None of this works with siloed data. Unified commerce and service data are what make AI useful, reliable and scalable. Retailers need a strong enterprise data foundation so customer, transaction and operational signals can be connected across marketing, commerce, service and fulfillment.


That is why customer data platforms and shared data layers have become so important in the AI era. They help transform disconnected interactions into a usable picture of the customer, giving AI and employees the same core context. They also help retailers personalize responsibly, coordinate actions across channels and improve service quality without relying on guesswork.


Human-centered by design


As service becomes more automated, trust becomes more important. Customers need clarity about when they are interacting with AI, confidence that answers are reliable and easy access to a human when the moment calls for empathy or judgment. Employees need systems that reduce friction, not add another layer of complexity.


That is why the strongest AI-led service strategies are human-centered. They focus on usefulness over novelty, continuity over channel silos and measurable outcomes over chatbot hype. Success should be judged by faster resolution, better agent productivity, improved satisfaction, stronger loyalty and lower service effort.


Turning service into a retail differentiator


Publicis Sapient helps retailers make this shift by bringing together strategy, product, experience, engineering and data and AI, along with deep Salesforce expertise, to redesign service end to end. The focus is not on bolting AI onto broken processes. It is on building connected service operations that are more responsive for customers and more effective for employees.
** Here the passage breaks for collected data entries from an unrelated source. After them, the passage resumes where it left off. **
$ cat src/irq_vector_map.sv
// Notes on behaviour
// - each vector entry is four bytes
// - accepted request loads handler address into pc
// - fixed region fffdc..fffff, never relocated
// - undefined, overflow, break use fixed entries
// - address match, nmi, reset fixed entries
// - oscillation-stop and watchdog share one entry
// - fixed high bytes double as id storage
// - break byte ffh selects relocatable break
// - relocatable area is 256 bytes at base
// - even base fetches faster than odd
// - entry n at base plus four n
// - break and swi ignore global enable
// - peripheral vectors maskable, need acknowledge
// - slots 6,7 select timer or collision
// - i2c mode: nack transmit, ack receive
// - collision slots signal start/stop in i2c
// - remap puts can/key on 13, converter 14
`timescale 1ns/1ps
`default_nettype none

module irq_vector_map
  import irq_vector_map_pkg::*;
(
  // clock and reset
  input  wire logic                             clk_in,
  input  wire logic                             sys_rst_in,
  // acceptance request from the sequencer
  input  wire logic                             accept_in,
  input  wire irq_vector_map_pkg::vec_src_e     accept_src_in,
  input  wire logic [irq_vector_map_pkg::NUM_W-1:0] accept_num_in,
  input  wire logic                             global_enable_in,
  // relocatable base and break override byte
  input  wire logic [irq_vector_map_pkg::ADDR_W-1:0] vector_table_base_in,
  input  wire logic [7:0]                       break_flag_byte_in,
  // vector memory read port
  output logic [irq_vector_map_pkg::ADDR_W-1:0] fetch_addr_out,
  output logic                                  fetch_req_out,
  input  wire logic [irq_vector_map_pkg::ADDR_W-1:0] fetch_data_in,
  input  wire logic                             fetch_ack_in,
  // program counter load
  output logic [irq_vector_map_pkg::ADDR_W-1:0] pc_load_out,
  output logic                                  pc_load_out_valid_out,
  output logic                                  busy_out,
  output logic                                  refused_out,
  output logic                                  id_check_region_out,
  // raw peripheral sources
  input  wire logic [31:0]                      periph_req_in,
  input  wire logic [31:0]                      periph_mask_in,
  input  wire logic [6:0]                       alt_req_in,
  input  wire logic                             serial8_req_in,
  input  wire logic                             serial9_req_in,
  input  wire logic                             pin8_req_in,
  input  wire logic                             pin9_req_in,
  input  wire logic [2:0]                       i2c_mode_in,
  input  wire logic [5:0]                       i2c_ackev_in,
  input  wire logic [2:0]                       i2c_startstop_in,
  input  wire logic                             can_error_req_in,
  input  wire logic                             key_req_in,
  input  wire logic                             conv_req_in,
  // source select bits
  input  wire logic                             slot5_source_select,
  input  wire logic                             slot6_source_select,
  input  wire logic                             slot7_source_select,
  input  wire logic                             slot8_source_select,
  input  wire logic                             slot8_serial_companion_select,
  input  wire logic                             slot9_source_select,
  input  wire logic                             slot9_serial_companion_select,
  input  wire logic                             slot23_source_select,
  input  wire logic                             slot24_source_select,
  input  wire logic                             slot26_source_select,
  input  wire logic                             slot27_source_select,
  input  wire logic                             slot13_remap_select,
  input  wire logic                             vector_remap_enable,
  // routed peripheral requests toward the priority logic
  output logic [31:0]                           slot_req_out
);
  import irq_vector_map_pkg::*;

  // ----------------------------------------------------------------
  // helpers
  // ----------------------------------------------------------------
  // four-byte entries
  function automatic logic [ADDR_W-1:0] reloc_entry(input logic [ADDR_W-1:0] base,
                                                    input logic [NUM_W-1:0]  num);
    logic [ADDR_W-1:0] off;
    off = ADDR_W'(num) * ADDR_W'(ENTRY_BYTES);
    reloc_entry = base + off;
  endfunction : reloc_entry

  function automatic logic in_fixed(input logic [ADDR_W-1:0] a);
    in_fixed = (a >= FIXED_LO_ADDR) && (a <= FIXED_HI_ADDR);
  endfunction : in_fixed

  // ----------------------------------------------------------------
  // slot routing
  // ----------------------------------------------------------------
  // alt_req_in bits: 0 slot5, 1 slot6, 2 slot7, 3 slot23, 4 slot24,
  // 5 slot26, 6 slot27 alternates; absent alternates rely on software
  // clear selects on small package
  logic slot8_serial;
  logic slot9_serial;
  logic [2:0] coll_src;
  logic [2:0] coll_raw;
  logic [5:0] ser_src;

  assign slot8_serial = slot8_source_select & slot8_serial_companion_select;
  assign slot9_serial = slot9_source_select & slot9_serial_companion_select;

  // channel 0 serves slots 10/15/16, 1 slots 7/17/18, 2 slots 6/19/20
  assign coll_raw = {alt_req_in[1], alt_req_in[2], periph_req_in[SLOT_10]};

  genvar gi;
  generate
    for (gi = 0; gi < 3; gi++) begin : g_coll
      assign coll_src[gi] = i2c_mode_in[gi] ? i2c_startstop_in[gi] : coll_raw[gi];
    end
    for (gi = 0; gi < 6; gi++) begin : g_ser
      assign ser_src[gi] = i2c_mode_in[gi/2] ? i2c_ackev_in[gi]
                                             : periph_req_in[SLOT_15+gi];
    end
  endgenerate

  logic [31:0] routed;
  always_comb begin
    routed = periph_req_in;
    routed[SLOT_5] = slot5_source_select ? alt_req_in[0] : periph_req_in[SLOT_5];
    routed[SLOT_6] = slot6_source_select ? coll_src[2] : periph_req_in[SLOT_6];
    routed[SLOT_7] = slot7_source_select ? coll_src[1] : periph_req_in[SLOT_7];
    routed[SLOT_8] = slot8_serial ? serial8_req_in : pin8_req_in;
    routed[SLOT_9] = slot9_serial ? serial9_req_in : pin9_req_in;
    routed[SLOT_10] = coll_src[0];
    routed[SLOT_20:SLOT_15] = ser_src;
    routed[SLOT_23] = slot23_source_select ? alt_req_in[3] : periph_req_in[SLOT_23];
    routed[SLOT_24] = slot24_source_select ? alt_req_in[4] : periph_req_in[SLOT_24];
    routed[SLOT_26] = slot26_source_select ? alt_req_in[5] : periph_req_in[SLOT_26];
    routed[SLOT_27] = slot27_source_select ? alt_req_in[6] : periph_req_in[SLOT_27];
    if (vector_remap_enable) begin
      routed[SLOT_13] = slot13_remap_select ? key_req_in : can_error_req_in;
      routed[SLOT_14] = conv_req_in;
    end
    routed[0] = 1'b0;
  end

  assign slot_req_out = routed & periph_mask_in;

  // ----------------------------------------------------------------
  // vector address selection
  // ----------------------------------------------------------------
  logic              break_reloc;
  logic              maskable_ok;
  logic              take;
  logic [ADDR_W-1:0] vec_addr;

  assign break_reloc = (break_flag_byte_in == BREAK_RELOC_VAL);

  // peripheral needs enable and slot request
  assign maskable_ok = global_enable_in
                       && (accept_num_in != SWI_BREAK_NUM)
                       && (accept_num_in <= SWI_LAST_PERIPH)
                       && slot_req_out[accept_num_in[4:0]];
  assign take = accept_in && ((accept_src_in != SRC_PERIPH) || maskable_ok);

  always_comb begin
    unique case (accept_src_in)
      SRC_UNDEF:  vec_addr = VEC_UNDEF_ADDR;
      SRC_OVFL:   vec_addr = VEC_OVFL_ADDR;
      SRC_BREAK:  vec_addr = break_reloc ? reloc_entry(vector_table_base_in, SWI_BREAK_NUM)
                                         : VEC_BREAK_ADDR;
      SRC_AMATCH: vec_addr = VEC_AMATCH_ADDR;
      SRC_STEP:   vec_addr = VEC_STEP_ADDR;
      SRC_OSCWDT: vec_addr = VEC_OSCWDT_ADDR;
      SRC_DEBUG:  vec_addr = VEC_DEBUG_ADDR;
      SRC_NMI:    vec_addr = VEC_NMI_ADDR;
      SRC_RESET:  vec_addr = VEC_RESET_ADDR;
      SRC_SWI,
      SRC_PERIPH: vec_addr = reloc_entry(vector_table_base_in, accept_num_in);
      default:    vec_addr = VEC_RESET_ADDR;
    endcase
  end

  // ----------------------------------------------------------------
  // fetch sequencer
  // ----------------------------------------------------------------
  seq_state_e        state_r, state_nxt;
  logic [ADDR_W-1:0] addr_r;
  logic [ADDR_W-1:0] pc_r;
  logic [2:0]        wait_r;
  logic              pc_vld_r;
  logic              refused_r;
  logic              fixed_r;
  logic [2:0]        wait_load;

  assign wait_load = vector_table_base_in[0] && (accept_src_in inside {SRC_SWI, SRC_PERIPH}
                     || (accept_src_in == SRC_BREAK && break_reloc))
                     ? FETCH_ODD_CYC : FETCH_EVEN_CYC;

  always_comb begin
    state_nxt = state_r;
    unique case (state_r)
      ST_IDLE:  if (take) state_nxt = ST_FETCH;
      ST_FETCH: if (wait_r == 3'h0 && fetch_ack_in) state_nxt = ST_LOAD;
      ST_LOAD:  state_nxt = ST_IDLE;
    endcase
  end

  always_ff @(posedge clk_in) begin
    if (sys_rst_in) begin
      state_r   <= ST_IDLE;
      addr_r    <= BASE_RST;
      pc_r      <= BASE_RST;
      wait_r    <= 3'h0;
      pc_vld_r  <= 1'b0;
      refused_r <= 1'b0;
      fixed_r   <= 1'b0;
    end else begin
      state_r   <= state_nxt;
      pc_vld_r  <= 1'b0;
      refused_r <= (state_r == ST_IDLE) && accept_in && !take;
      if (state_r == ST_IDLE && take) begin
        addr_r  <= vec_addr;
        wait_r  <= wait_load - 3'h1;
        fixed_r <= in_fixed(vec_addr);
      end else if (state_r == ST_FETCH && wait_r != 3'h0) begin
        wait_r <= wait_r - 3'h1;
      end
      if (state_r == ST_FETCH && wait_r == 3'h0 && fetch_ack_in) begin
        pc_r     <= fetch_data_in;
        pc_vld_r <= 1'b1;
      end
    end
  end

  assign fetch_addr_out        = addr_r;
  assign fetch_req_out         = (state_r == ST_FETCH) && (wait_r == 3'h0);
  assign pc_load_out           = pc_r;
  assign pc_load_out_valid_out = pc_vld_r;
  assign busy_out              = (state_r != ST_IDLE);
  assign refused_out           = refused_r;
  assign id_check_region_out   = fixed_r;

endmodule : irq_vector_map

`default_nettype wire
$ cat config.mk
export PLATFORM = sky130hd
export DESIGN_NAME = sadp_top
export DESIGN_NICKNAME = d
export VERILOG_FILES = /design/src/design/sadp_cvt.sv /design/src/design/sadp_top.sv
export SDC_FILE = /design/constraint.sdc
export NUM_CORES = 1
export LEC_CHECK = 0
export CORE_UTILIZATION = 50
export CTS_CLUSTER_SIZE = 25
export DETAILED_ROUTE_END_ITERATION = 10
export DONT_BUFFER_PORTS = 1
export GPL_TIMING_DRIVEN = 1
export PLACE_DENSITY = 0.68
export SYNTH_ARGS = -nofsm -noshare
export SYNTH_HDL_FRONTEND = slang
export SYNTH_HIERARCHICAL = 1
export SYNTH_SLANG_ARGS = --single-unit
$ cat constraint.sdc
create_clock -name SYS_CLK -period 1.2 [get_ports SYS_CLK]
set_input_delay 0.24 -clock SYS_CLK [delete_from_list [all_inputs] [get_ports SYS_CLK]]
set_output_delay 0.24 -clock SYS_CLK [all_outputs]
set_load 0.01 [all_outputs]
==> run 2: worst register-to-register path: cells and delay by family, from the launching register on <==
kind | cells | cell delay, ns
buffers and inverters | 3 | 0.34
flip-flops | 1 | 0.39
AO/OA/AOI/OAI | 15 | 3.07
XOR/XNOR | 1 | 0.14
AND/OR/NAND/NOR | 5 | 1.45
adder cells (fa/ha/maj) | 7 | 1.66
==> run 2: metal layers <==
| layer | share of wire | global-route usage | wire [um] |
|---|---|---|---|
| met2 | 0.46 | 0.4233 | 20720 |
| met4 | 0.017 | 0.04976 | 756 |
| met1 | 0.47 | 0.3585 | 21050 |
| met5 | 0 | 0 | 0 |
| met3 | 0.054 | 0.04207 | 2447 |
That approach is already showing what is possible. In work with Pandora, Publicis Sapient and Salesforce helped introduce an AI-powered customer service agent connected to service, commerce and order management environments to automate routine queries with real-time updates. The program achieved 60% autonomous case deflection and contributed to a 10% uplift in Net Promoter Score, while freeing specialists to focus on higher-value interactions. Pandora also expanded the model with a personal shopper experience that brought more personalized guidance into digital channels.


That is the real promise of AI-led service in retail. Not a better bot in isolation, but a better operating model: connected, intelligent and always on. One that resolves routine issues quickly, equips human experts to handle what matters most and turns service into an engine for loyalty, efficiency and growth.